** Assignment **
Read the records below and report each line in which "output" occurs.

** Data in this exercise **
Source: an optimization exercise on an open RTL-to-GDS flow (aim: small area and a short achievable clock period). Production flows keep margins and buffers that such runs may drop.
Only simulation tests tie the RTL to the original design; equivalence was not proved.
Power figures rest on the tool's default switching activity, not on a simulated workload.

==> wip/zinc: inputs <==
==> flow/design.v (excerpt) <==
module MIPS (
	input clk,     
	input rst,
	input [31:0] instr,
	input [31:0] read_mem_data,
	output [31:0] pc,
	output [31:0] data_mem_addr,
	output Mem_Write,
	output [31:0] write_mem_data
);
==> module ALU, before the edit <==
module ALU (
	input  [31:0] A,
	input  [31:0] B,
	input  [5:0]  funct,
	output reg [31:0] C,
	output eq
);
wire        sub = funct[1];
wire [32:0] s   = {1'b0, A} + {1'b0, B ^ {32{sub}}} + {32'd0, sub};
wire        ltu = ~s[32];
assign eq = (A == B);
always @(*)
	case (funct)
	6'h20, 6'h22: C = s[31:0];
	6'h25:        C = A | B;
	6'h2a:        C = {31'd0, ltu};
	default:      C = A & B;
	endcase
endmodule
==> module register_file, before the edit <==
module register_file (
	input clk,
	input rst,
	input WE3,
	input  [4:0] A1,
	input  [4:0] A2,
	input  [4:0] A3,
	output [31:0] RD1,
	output [31:0] RD2,
	input  [31:0] WD3
);
reg [31:0] data [1:31];
reg [31:1] valid;
wire [31:1] wsel;
genvar i;
generate
	for (i = 1; i < 32; i = i + 1) begin : g
		assign wsel[i] = WE3 & (A3 == i);
		always @(posedge clk)
			data[i] <= (WD3 & {32{wsel[i]}}) | (data[i] & {32{~wsel[i]}});
	end
endgenerate
always @(posedge clk or posedge rst)
	if (rst) valid <= 31'd0;
	else     valid <= valid | wsel;
reg [31:0] r1, r2;
integer k;
always @(*) begin
	r1 = 32'd0;
	r2 = 32'd0;
	for (k = 1; k < 32; k = k + 1) begin
		r1 = r1 | (data[k] & {32{valid[k] & (A1 == k)}});
		r2 = r2 | (data[k] & {32{valid[k] & (A2 == k)}});
	end
end
assign RD1 = r1;
assign RD2 = r2;
endmodule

** Written solution **
	output [31:0] pc,
	output [31:0] data_mem_addr,
	output Mem_Write,
	output [31:0] write_mem_data
	output reg [31:0] C,
	output eq
	output [31:0] RD1,
	output [31:0] RD2,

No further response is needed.